Matt Hatton

By Matt Hatton, Founding Partner at Transforma Insights.

A previous article on IoT Business News, shared a recent assessment by Transforma Insights of the trend towards ‘$1 IoT’, i.e. that price erosion means that there is a very real prospect of a prevailing pricing model, at least for low bandwidth IoT devices, of $1 per year for cellular connectivity. In the face of this trend, connectivity providers need to adapt their strategy. In October’s CSP IoT Peer Benchmarking Report much of the focus was on mechanisms for addressing, mitigating and perhaps exploiting this trend. In particular it focused on how CSPs can streamline their operations and pivot to becoming Hyperscale IoT Connectivity Providers. There are, however, other strategies that can be adopted to find new revenue sources. This article focuses on one of them: moving ‘up the stack’ to sell vertical solutions.

There are many industry commentators, including many of my analyst peers, who will claim that moving into selling vertical solutions is a universal panacea for CSPs. The logic is inescapable: if only 5-10% (and falling) of revenue for a solution is in connectivity, and 50-80% is in the application that rides over the top of it, surely the obvious thing to do is to pursue that bigger slice of the cake. Logical but flawed. The reality is that recommendations to move up the stack are easy to make and difficult to achieve.

Any vertical solution market will typically be highly contested by specialist service providers with years of experience and highly evolved products, channels and go-to-market strategies. Consider, for instance, fleet management. There are hundreds of solutions in the market from well-established providers. This compares with the connectivity portion of the IoT solution where any individual CSP has to compete only with a handful of its peers, and typically on an – at least – equal basis. Most CSP offerings in such a market will be ‘me too’ offers, with all the associated challenges of building market share.

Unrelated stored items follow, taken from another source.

==> src/rtl/intrusion_alarm_controller_defines.svh <==
// Assertion macros shared by the intrusion alarm controller RTL.
// Each macro expects signals named clk and arst_n in the using module.
`ifndef INTRUSION_ALARM_CONTROLLER_DEFINES_SVH
`define INTRUSION_ALARM_CONTROLLER_DEFINES_SVH

// condition must hold at every clock edge out of reset
`define IAC_ASSERT_ALWAYS(label, cond, msg) \
	label: assert property (@(posedge clk) disable iff (!arst_n) (cond)) \
		else $error(msg);

// antecedent in this cycle implies consequent in the next cycle
`define IAC_ASSERT_NEXT(label, ante, cons, msg) \
	label: assert property (@(posedge clk) disable iff (!arst_n) (ante) |=> (cons)) \
		else $error(msg);

`endif

==> src/rtl/iac_pkg.sv <==
// Package for the intrusion alarm controller: command codes, register
// indexes, reset values and the item, result and config structs.
`timescale 1ns / 1ps

package iac_pkg;

	// event commands
	localparam logic [1:0] CMD_LINE   = 2'd0;
	localparam logic [1:0] CMD_MOTION = 2'd1;
	localparam logic [1:0] CMD_TICK   = 2'd2;

	// configuration register indexes
	localparam logic REG_DEBOUNCE = 1'b0;
	localparam logic REG_PERIOD   = 1'b1;

	localparam int CFG_DATA_W = 16;

	localparam logic [15:0] DEBOUNCE_RESET = 16'd50;
	localparam logic [7:0]  PERIOD_RESET   = 8'd5;

	typedef struct packed {
		logic [1:0]  command;
		logic        arm_line;
		logic        door_line;
		logic [31:0] now_ms;
	} item_t;

	typedef struct packed {
		logic        armed_now;
		logic        door_is_open;
		logic        alarm_on;
		logic        alarm_raised;
		logic        heartbeat_level;
		logic        status_due;
		logic [31:0] uptime_s;
	} result_t;

	typedef struct packed {
		logic [15:0] debounce_window_ms;
		logic [7:0]  status_period_ticks;
	} cfg_t;

endpackage

==> src/rtl/iac_ifs.sv <==
// Valid/ready channel interfaces for event items and result items.
// Standalone; no package dependency.
`timescale 1ns / 1ps

interface iac_event_if;
	logic        valid;
	logic        ready;
	logic [1:0]  command;
	logic        arm_line;
	logic        door_line;
	logic [31:0] now_ms;

	modport source (output valid, command, arm_line, door_line, now_ms, input ready);
	modport sink (input valid, command, arm_line, door_line, now_ms, output ready);
endinterface

interface iac_result_if;
	logic        valid;
	logic        ready;
	logic        armed_now;
	logic        door_is_open;
	logic        alarm_on;
	logic        alarm_raised;
	logic        heartbeat_level;
	logic        status_due;
	logic [31:0] uptime_s;

	modport source (output valid, armed_now, door_is_open, alarm_on, alarm_raised,
		heartbeat_level, status_due, uptime_s, input ready);
	modport sink (input valid, armed_now, door_is_open, alarm_on, alarm_raised,
		heartbeat_level, status_due, uptime_s, output ready);
endinterface

==> src/rtl/iac_cfg.sv <==
// Configuration registers of the alarm controller (debounce window, status period).
// Depends on iac_pkg.
`timescale 1ns / 1ps

module iac_cfg (
	input  logic                          clk,
	input  logic                          arst_n,
	input  logic                          cfg_we,
	input  logic                          cfg_index,
	input  logic [iac_pkg::CFG_DATA_W-1:0] cfg_wdata,
	output iac_pkg::cfg_t                 cfg
);

	logic [15:0] debounce_q;
	logic [7:0]  period_q;

	// register writes, truncated to each register's width
	always_ff @(posedge clk or negedge arst_n) begin
		if (!arst_n) begin
			debounce_q <= iac_pkg::DEBOUNCE_RESET;
			period_q   <= iac_pkg::PERIOD_RESET;
		end else if (cfg_we) begin
			case (cfg_index)
				iac_pkg::REG_DEBOUNCE: debounce_q <= cfg_wdata[15:0];
				iac_pkg::REG_PERIOD:   period_q   <= cfg_wdata[7:0];
				default: ;
			endcase
		end
	end

	assign cfg.debounce_window_ms  = debounce_q;
	assign cfg.status_period_ticks = period_q;

endmodule

==> src/rtl/iac_core.sv <==
// Alarm state registers and the per-item update logic.
// Depends on iac_pkg and intrusion_alarm_controller_defines.svh.
`timescale 1ns / 1ps
`include "intrusion_alarm_controller_defines.svh"

module iac_core (
	input  logic             clk,
	input  logic             arst_n,
	input  logic             fire,
	input  iac_pkg::item_t   item,
	input  iac_pkg::cfg_t    cfg,
	output iac_pkg::result_t result
);

	logic        armed_q, alarm_q, door_q, heartbeat_q;
	logic [1:0]  lines_q;
	logic [31:0] arm_time_q, door_time_q, seconds_q;
	logic [7:0]  status_q;

	logic        is_line, is_motion, is_tick;
	logic [1:0]  lines, changed;
	logic [31:0] arm_dt, door_dt, window;
	logic        arm_ok, door_ok;
	logic        armed_n, door_n, alarm_n, heartbeat_n, due;
	logic [31:0] seconds_n;
	logic [7:0]  status_inc, status_n;

	// decode and debounce
	always_comb begin
		is_line   = (item.command == iac_pkg::CMD_LINE);
		is_motion = (item.command == iac_pkg::CMD_MOTION);
		is_tick   = (item.command == iac_pkg::CMD_TICK);
		lines     = {item.door_line, item.arm_line};
		changed   = lines ^ lines_q;
		window    = {16'd0, cfg.debounce_window_ms};
		arm_dt    = item.now_ms - arm_time_q;
		door_dt   = item.now_ms - door_time_q;
		arm_ok    = is_line && changed[0] && !item.arm_line && (arm_dt > window);
		door_ok   = is_line && changed[1] && !item.door_line && (door_dt > window);
	end

	// next state; arm press is applied before door press
	always_comb begin
		armed_n = armed_q ^ arm_ok;
		door_n  = door_q ^ door_ok;
		alarm_n = alarm_q;
		if (arm_ok && !armed_n)
			alarm_n = 1'b0;
		if (door_ok && armed_n && door_n)
			alarm_n = 1'b1;
		if (is_motion && armed_q)
			alarm_n = 1'b1;

		status_inc  = status_q + 8'd1;
		due         = is_tick && (status_inc >= cfg.status_period_ticks);
		status_n    = status_q;
		heartbeat_n = heartbeat_q;
		seconds_n   = seconds_q;
		if (is_tick) begin
			status_n    = due ? 8'd0 : status_inc;
			heartbeat_n = !heartbeat_q;
			seconds_n   = seconds_q + 32'd1;
		end
	end

	// state update on each processed item
	always_ff @(posedge clk or negedge arst_n) begin
		if (!arst_n) begin
			armed_q     <= 1'b0;
			alarm_q     <= 1'b0;
			door_q      <= 1'b0;
			heartbeat_q <= 1'b0;
			lines_q     <= 2'b11;
			arm_time_q  <= 32'd0;
			door_time_q <= 32'd0;
			seconds_q   <= 32'd0;
			status_q    <= 8'd0;
		end else if (fire) begin
			armed_q     <= armed_n;
			alarm_q     <= alarm_n;
			door_q      <= door_n;
			heartbeat_q <= heartbeat_n;
			seconds_q   <= seconds_n;
			status_q    <= status_n;
			if (is_line)
				lines_q <= lines;
			if (arm_ok)
				arm_time_q <= item.now_ms;
			if (door_ok)
				door_time_q <= item.now_ms;
		end
	end

	assign result.armed_now       = armed_n;
	assign result.door_is_open    = door_n;
	assign result.alarm_on        = alarm_n;
	assign result.alarm_raised    = alarm_n && !alarm_q;
	assign result.heartbeat_level = heartbeat_n;
	assign result.status_due      = due;
	assign result.uptime_s        = seconds_n;

	// alarm can only be latched while armed, and disarming clears it
	`IAC_ASSERT_ALWAYS(a_alarm_needs_armed, !alarm_q || armed_q, "alarm on while disarmed")
	// each processed tick flips the heartbeat
	`IAC_ASSERT_NEXT(a_tick_heartbeat, fire && is_tick, heartbeat_q != $past(heartbeat_q),
		"heartbeat did not toggle on tick")
	// uptime moves only on ticks
	`IAC_ASSERT_NEXT(a_uptime_only_tick, !(fire && is_tick), $stable(seconds_q),
		"uptime changed without a tick")

endmodule

==> src/rtl/intrusion_alarm_controller.sv <==
// An accepted item passes through the input register and then the result register to its result.
// Throughput: one item per cycle; a full result register stalls the input while rsp.ready is low.
// The debounce subtract-and-compare and the flag updates finish between the two registers.
// Reset (arst_n low, asynchronous): disarmed, alarm off, door closed, both lines released,
// counters and press times zero, debounce window 50 ms, status period 5 ticks.
`timescale 1ns / 1ps

module intrusion_alarm_controller (
	input  logic                           clk,
	input  logic                           arst_n,
	iac_event_if.sink                      req,
	iac_result_if.source                   rsp,
	input  logic                           cfg_we,
	input  logic                           cfg_index,
	input  logic [iac_pkg::CFG_DATA_W-1:0] cfg_wdata
);

	iac_pkg::cfg_t    cfg;
	iac_pkg::item_t   item_s1;
	iac_pkg::result_t res_next, res_s2;
	logic             valid_s1, valid_s2;
	logic             adv_s1, fire_s1, take_in;

	// handshake: stage 1 moves when the result register is free or being drained
	assign adv_s1    = !valid_s2 || rsp.ready;
	assign fire_s1   = valid_s1 && adv_s1;
	assign req.ready = !valid_s1 || adv_s1;
	assign take_in   = req.valid && req.ready;

	iac_cfg u_cfg (
		.clk       (clk),
		.arst_n    (arst_n),
		.cfg_we    (cfg_we),
		.cfg_index (cfg_index),
		.cfg_wdata (cfg_wdata),
		.cfg       (cfg)
	);

	iac_core u_core (
		.clk    (clk),
		.arst_n (arst_n),
		.fire   (fire_s1),
		.item   (item_s1),
		.cfg    (cfg),
		.result (res_next)
	);

	// input register
	always_ff @(posedge clk or negedge arst_n) begin
		if (!arst_n)
			valid_s1 <= 1'b0;
		else if (req.ready)
			valid_s1 <= req.valid;
	end

	always_ff @(posedge clk) begin
		if (take_in) begin
			item_s1.command   <= req.command;
			item_s1.arm_line  <= req.arm_line;
			item_s1.door_line <= req.door_line;
			item_s1.now_ms    <= req.now_ms;
		end
	end

	// result register
	always_ff @(posedge clk or negedge arst_n) begin
		if (!arst_n)
			valid_s2 <= 1'b0;
		else if (adv_s1)
			valid_s2 <= valid_s1;
	end

	always_ff @(posedge clk) begin
		if (fire_s1)
			res_s2 <= res_next;
	end

	assign rsp.valid           = valid_s2;
	assign rsp.armed_now       = res_s2.armed_now;
	assign rsp.door_is_open    = res_s2.door_is_open;
	assign rsp.alarm_on        = res_s2.alarm_on;
	assign rsp.alarm_raised    = res_s2.alarm_raised;
	assign rsp.heartbeat_level = res_s2.heartbeat_level;
	assign rsp.status_due      = res_s2.status_due;
	assign rsp.uptime_s        = res_s2.uptime_s;

endmodule

==> src/flat_wrapper.sv <==
// flat-port wrapper written by rule: the top's interface ports become plain ports
module intrusion_alarm_controller_flat 
  (clk, arst_n, cfg_we, cfg_index, cfg_wdata, req_valid, req_command, req_arm_line, req_door_line, req_now_ms, req_ready, rsp_valid, rsp_armed_now, rsp_door_is_open, rsp_alarm_on, rsp_alarm_raised, rsp_heartbeat_level, rsp_status_due, rsp_uptime_s, rsp_ready);
  iac_event_if req_i ();
  iac_result_if rsp_i ();
  input  logic clk;
  input  logic arst_n;
  input  logic cfg_we;
  input  logic cfg_index;
  input  logic [iac_pkg::CFG_DATA_W-1:0] cfg_wdata;
  input wire logic [$bits(req_i.valid)-1:0] req_valid;
  input wire logic [$bits(req_i.command)-1:0] req_command;
  input wire logic [$bits(req_i.arm_line)-1:0] req_arm_line;
  input wire logic [$bits(req_i.door_line)-1:0] req_door_line;
  input wire logic [$bits(req_i.now_ms)-1:0] req_now_ms;
  output wire logic [$bits(req_i.ready)-1:0] req_ready;
  output wire logic [$bits(rsp_i.valid)-1:0] rsp_valid;
  output wire logic [$bits(rsp_i.armed_now)-1:0] rsp_armed_now;
  output wire logic [$bits(rsp_i.door_is_open)-1:0] rsp_door_is_open;
  output wire logic [$bits(rsp_i.alarm_on)-1:0] rsp_alarm_on;
  output wire logic [$bits(rsp_i.alarm_raised)-1:0] rsp_alarm_raised;
  output wire logic [$bits(rsp_i.heartbeat_level)-1:0] rsp_heartbeat_level;
  output wire logic [$bits(rsp_i.status_due)-1:0] rsp_status_due;
  output wire logic [$bits(rsp_i.uptime_s)-1:0] rsp_uptime_s;
  input wire logic [$bits(rsp_i.ready)-1:0] rsp_ready;
  assign req_i.valid = req_valid;
  assign req_i.command = req_command;
  assign req_i.arm_line = req_arm_line;
  assign req_i.door_line = req_door_line;
  assign req_i.now_ms = req_now_ms;
  assign req_ready = req_i.ready;
  assign rsp_valid = rsp_i.valid;
  assign rsp_armed_now = rsp_i.armed_now;
  assign rsp_door_is_open = rsp_i.door_is_open;
  assign rsp_alarm_on = rsp_i.alarm_on;
  assign rsp_alarm_raised = rsp_i.alarm_raised;
  assign rsp_heartbeat_level = rsp_i.heartbeat_level;
  assign rsp_status_due = rsp_i.status_due;
  assign rsp_uptime_s = rsp_i.uptime_s;
  assign rsp_i.ready = rsp_ready;
  intrusion_alarm_controller u_core (.clk(clk), .arst_n(arst_n), .req(req_i), .rsp(rsp_i), .cfg_we(cfg_we), .cfg_index(cfg_index), .cfg_wdata(cfg_wdata));
endmodule
==> config.mk <==
export PLATFORM = sky130hd
export DESIGN_NAME = intrusion_alarm_controller_flat
export DESIGN_NICKNAME = d
export VERILOG_FILES = /design/src/rtl/iac_pkg.sv /design/src/rtl/iac_ifs.sv /design/src/rtl/iac_cfg.sv /design/src/rtl/iac_core.sv /design/src/rtl/intrusion_alarm_controller.sv /design/src/flat_wrapper.sv
export VERILOG_INCLUDE_DIRS = /design/src /design/src/rtl
export SDC_FILE = /design/constraint.sdc
export NUM_CORES = 1
export LEC_CHECK = 0
export BUFFER_PORTS_ARGS = -buffer_cell sky130_fd_sc_hd__buf_2
export CAP_MARGIN = 25
export CORE_UTILIZATION = 60
export CTS_BUF_LIST = sky130_fd_sc_hd__clkbuf_2 sky130_fd_sc_hd__clkbuf_4 sky130_fd_sc_hd__clkbuf_8
export CTS_CLUSTER_SIZE = 8
export DETAILED_ROUTE_END_ITERATION = 10
export PLACE_DENSITY = 0.79
export SYNTH_ARGS = -nofsm -noshare
export SYNTH_HDL_FRONTEND = slang
export SYNTH_SLANG_ARGS = --single-unit
==> constraint.sdc <==
create_clock -name clk -period 10.2 [get_ports clk]
set_input_delay 1.02 -clock clk [delete_from_list [all_inputs] [get_ports clk]]
set_output_delay 1.02 -clock clk [all_outputs]
set_load 0.01 [all_outputs]
* Word-level counts from Yosys, hierarchy flattened *
Index checks and enable logic that the tools add are counted.

cells by class
  equal/unequal tests = 2
  bitwise logic cells = 4
  reduce and logical (&&, ||, !) cells = 30
  add/subtract/negate cells = 4
  mux-type cells = 6
  $lt $le $gt $ge = 3

operators by type and width
  kind                   number
  $gt 32x16->1           2
  $sub 32x32->32         2
  $add 32x1->32 const B  1
  $mux 32                1
  $logic_and 1x1->1      14
  $reduce_and 2->1       6
  $add 8x1->8 const B    1
  $ge 8x8->1             1
  $mux 8                 1
  $logic_not 1->1        7
  $mux 1                 4
  $eq 2x1->1 const B     1
  $eq 2x2->1 const B     1
  $logic_not 2->1        1
  $logic_or 1x1->1       2
  $xor 1x1->1            2
  $xor 2x2->2            1
  $not 1->1              1

storage, ports and cells
  word-level logic and storage cells = 73
  bits in registers = 210

* Longest topological paths before layout *
  depth after elaboration = 11
  depth in mapped cells = 24
  gate-level depth less buffers = 24

* Hierarchy *
From an unflattened synthesis, not the netlist that was laid out.

second synthesis, totals
  cells, all modules = 1299
  area total of the unflattened synthesis = 13294.0 um2

modules (own cells, without submodules)
  module                      cells an instance  sequential area each (um2)  instances  area each (um2)
  iac_core                    1165               2755.1                      1          10017.1
  intrusion_alarm_controller  82                 2272.2                      1          2326.0
  iac_cfg                     52                 606.8                       1          950.9

* Worst setup path before layout *
OpenSTA, ideal clock, no wires.

  path kind = register to register
  start point = reg u_core.item_s1[1] (netlist name)
  end point = reg u_core.u_core.door_time_q[10]
  buffers on the path = 1
  cell stages (with the launch flop) = 18
  required time = 10.075 ns
  library setup time = 0.125 ns
  path slack = 5.534 ns
  period minus slack after synthesis = 4.666 ns
  arrival = 4.541 ns
  path through = edfxtp_1 ha_1 nor2b_1 o2111ai_1 a2111o_1 and3_1 or3_1 xnor2_1 ha_1 nand4_1 or4_1 o21a_1 a2111oi_0 nand4_1 nor4_4 nor3_4 buf_12 mux2_4

between the ends
  cells in the longest elaborated chain, start to end = 4

RTL lines
  item                        RTL line                          text
  start, declared             intrusion_alarm_controller.sv:19  iac_pkg::item_t item_s1;
  $sub 32x32->32              iac_core.sv:37                    door_dt = item.now_ms - door_time_q;
  $gt 32x16->1                iac_core.sv:39                    door_ok = is_line && changed[1] && !item.door_line && (door_dt > window);
  $logic_and 1x1->1           iac_core.sv:39
  $reduce_and 2->1 (no line)  -
  end signal, assigned        iac_core.sv:90                    door_time_q <= item.now_ms;
  end, declared               iac_core.sv:17                    logic [31:0] arm_time_q, door_time_q, seconds_q;

Every way passes these cells.
A chain may end at the register's enable or synchronous reset.

==> impl_metrics.csv <==
group,metric,value,unit
power,clkPwrFrac,0.215,
power,switching_power,1.44,mW
timing,fmax,174,MHz
critical_path,cp_data_required_time,10.58,ns
clocking,post_cts_resized,0,
critical_path,crit_slowest_cell,"o41a_2",
timing,finalSetupViolations,0,
critical_path,slowest_delay,0.51,ns
final_layout,mostFrequentLayoutCells,"129 x dfrtp_1, 118 x nand2_1, 107 x inv_1, 105 x ha_1, 96 x buf_2",
floorplanning,dieArea,22700,um2
grt,grt_pass1_vias,9726,
power,ir_worst_vdd,155,uV
routing,wl,29100,um
timing,fin_setup_tns,0,ns
critical_path,worstPathMaxFanout,6,
power,p_comb_frac,0.475,
floorplanning,io_pins,98,
final_layout,synthToLayoutAreaGrowth,11.1,%
place,port_buffers,97,
clocking,cts-htree-levels,2,
floorplanning,core,21800,um2
clocking,clock-sinks,210,
logic_synthesis,avgSynthCellArea,10.3,um2
logic_synthesis,synth_seq_cells,210,
grt,antenna_found_initial,0,
outcome,status,"finished, final reports clean",
place,place.gp.congestion,0.950,
timing,period_share,0.563,
timing,fin_ws,4.46,ns
final_layout,final_common_cell,"dfrtp_1",
final_layout,fin_nets,1567,
clocking,cts_tree,"done",
timing,period_minus_slack,5.74,ns
routing,vias,9976,
critical_path,arrival,6.13,ns
logic_synthesis,synthesis.nets,1459,
critical_path,startpoint_type,"flip-flop",
final_layout,diodes,0,
clocking,post_cts_buffers,0,
logic_synthesis,synth_edf_count,74,
place,hpwl,21800,um
critical_path,cp_top_family,"compound AO/OA/AOI/OAI gates",
final_layout,drive_gt1_frac,0.168,
timing,timing.hold.ws,0.486,ns
logic_synthesis,synth_area_leader_cell,"dfrtp_1",
clocking,clockRootBuffer,"clkbuf_8",
floorplanning,die_x,151,um
clocking,clockBufferDepth,3,
routing,routedWlPerCell,17.0,um
power,pwr-share-seq,0.311,
critical_path,crit_type,"flip-flop to flip-flop",
power,total_power,3.70,mW
grt,track_usage,0.265,
critical_path,critPathCaptureType,"flip-flop",
clocking,clock_latency,0.53,ns
logic_synthesis,yosys.area.top_type_share,0.243,
floorplanning,fp-row-count,54,
power,p_int,2.27,mW
final_layout,fillers,1680,
critical_path,cp_num_buf_inv,1,
final_layout,final_util,0.678,
routing,antenna_left,0,
place,place_ws,4.61,ns
clocking,cts.clk_slew.worst_paths,0.06,ns
logic_synthesis,seq_area_frac_synth,0.425,
clocking,postCtsHoldBufs,0,
logic_synthesis,synthesis.area,13300,um2
logic_synthesis,ys_async_sr_fraction,0.648,
critical_path,crit_chain,"ha_1 > a21oi_1 > nand2_1 > o21ai_0 > o21ai_0 > a21o_1 > a21oi_1 > xnor2_1 > ha_1 > and3_1 > a22o_1 > o21ai_0 > and3_1 > a21oi_1 > a311oi_1 > nor4b_2 > nand4_1 > nor2_1 > nor2_1 > ha_1 > inv_1 > o41a_2 > nor2_1",
grt,grt.overflow.total,0,
logic_synthesis,syn_inst,1294,
job,max-cap-violations,0,
min_path,min_path_type,"input port to async pin",
timing,fin_worst_skew,0.0223,ns
logic_synthesis,ys.warnings.count,0,
timing,slew_viol_final,0,
routing,first_pass_iters,5,
clocking,numCtsBuffers,37,
timing,worst_slew_pin_slew,0.959,ns
power,cellPowerDensity,251,nW/um2
floorplanning,die_h,151,um
grt,grt_pass1_wl,47300,um
routing,drtIter0Drc,513,
routing,drc,0,
logic_synthesis,yosysUniqueCellTypes,87,
power,switching_share,0.388,
grt,grt_max_degree,74,
floorplanning,start_util,0.610,
power,leakagePower,6.71,nW
timing,finalHoldViolCount,0,
routing,via_per_inst,5.83,
logic_synthesis,synth_flop_cell,"dfrtp_1",
timing,max-slew-margin-rel,0.359,
timing,rsz0062_at_grt,"no",
logic_synthesis,synth_area_leaders,"dfrtp_1 24%, edfxtp_1 17%, ha_1 9.9%",
[per-layer routing]
metal	up-vias	global-route usage	share of wire
met1	4792	0.357	0.46
met2	259	0.437	0.47
met3	58	0.0421	0.053
li1	4867	-	-
met4	0	0.0855	0.022
met5	-	0	0
[through the flow]
step,cells,cell area (um2)
finish,1711,14700
global route,1711,14700
CTS,1710,14700
detailed placement,1642,14000
global placement,1642,14000
floorplan,1294,13300
[synth_stat cells (all sizes together) (35+ instances only)]
cell type	n
inv	108
dfrtp	129
nand2	119
nand3	35
xnor2	63
a21oi	81
ha	105
mux2	76
nor2	68
o21ai	75
xor2	47
edfxtp	74
[flip-flops by register name, indices dropped and copies added, names as in the netlist, 8 cells and up]
signal                     flops
u_core.item_s1                36
u_core.rsp.uptime_s           32
u_core.u_core.arm_time_q      32
u_core.u_core.door_time_q     32
u_core.u_core.seconds_q       32
u_core.u_cfg.debounce_q       16
u_core.u_cfg.period_q          8
u_core.u_core.status_q         8
[worst register-to-register path, delay by kind of cell, from the launching register on]
| kind | cells | cell delay, ns |
|---|---|---|
| AND/OR/NAND/NOR | 8 | 1.43 |
| adder cells (fa/ha/maj) | 3 | 0.95 |
| flip-flops | 1 | 0.43 |
| AO/OA/AOI/OAI | 10 | 2.55 |
| XOR/XNOR | 1 | 0.15 |
| buffers and inverters | 1 | 0.06 |
[layout make-up]
class,instances,area (um2),area share
timing repair buffer,102,537,0.0364
clock inverter,11,81.3,0.00552
sequential,210,5630,0.382
clock buffer,57,691,0.0468
tap,280,350,0.0238
inverter,108,405,0.0275
multi-input combinational,943,7050,0.478
[cell families after synthesis]
logic type,synth area share
adder cells (fa/ha/maj),0.102
AND/OR/NAND/NOR,0.136
flip-flops,0.425
AO/OA/AOI/OAI,0.144
XOR/XNOR,0.0726
multiplexers,0.0754
buffers and inverters,0.0451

To succeed in this strategy a CSP needs a sustainable differentiator which gives them a ‘right to play’ in the specific market. Typically this comes from M&A, i.e. acquiring a solution provider in the space. The work for the CSP IoT Peer Benchmarking Report flagged up several CSPs that have successfully built vertical capabilities through acquisition. These include Vodafone across a range of sectors including automotive (Cobra Automotive), fleet (Evotracking and Zellitron), industrial (Grandcentrix and IoT.nxt), agriculture (Mezzanine), and payment terminals (Xlink), Verizon in fleet management based on the acquisitions of Fleetmatics, Telogis and Hughes Telematics, and KORE in healthcare through the acquisition of Integron. Through these acquisitions CSPs have bought themselves the right to play in those verticals.

That is not the only approach, however. Expertise in verticals can come from long-term building of internal capabilities, such as Telefonica’s retail expertise in its OnTheSpot subsidiary, which in various guises has been running for decades, or Aeris Mobility in automotive. These capabilities are not, however, quick to build.

The obvious question is: where and how can CSPs add additional vertical capabilities to their offering? The last few years offer a few possibilities. Two verticals emerge from Transforma Insights’ research as new targets for the CSPs: smart buildings and industrial. Both, in their own way, have been stimulated by COVID.

An interest in smart buildings in particular has been triggered by a need to adapt the working environment for improved sanitation, and also to encourage workers who have been working from home for 18 months to switch back into the office. This will be a challenging market for CSPs to carve out a niche. There are well-established players in building automation and unless they build a credible differentiated offering CSPs will find the going tough. Having a line into every building, commercial relationships with every company, and a field force to install equipment will help.

The focus on industrial is slightly more complex and in large part is due to the need to find market opportunities for 5G. In IoT the major interest in 5G is in deploying mobile private networks (MPNs) in factories, ports and other industrial sites. This is triggered in part by the availability of the technology but also spectrum, such as CBRS in the US and similar elsewhere in Europe. Today around 50% of MPN sales are handled by CSPs (with the other 50% being by infrastructure vendors such as Ericsson and Nokia). Almost every CSP, including an impressive number of MVNOs, have an MPN offering. In many cases, CSPs are striking partnership agreements with industrial players, including the likes of Orange with Lacroix, Schneider Electric and Siemens. This market for campus and hybrid private networks is new enough and differentiated enough that it offers the potential for CSPs to find another niche. However, we at Transforma Insights expect that the market for MPNs will verticalize soon, with offerings aimed at connected factories, hospitals, ports and so forth. To thrive in this space, CSPs will need to carve out a niche for them in specific areas, or they will struggle against specialist service providers.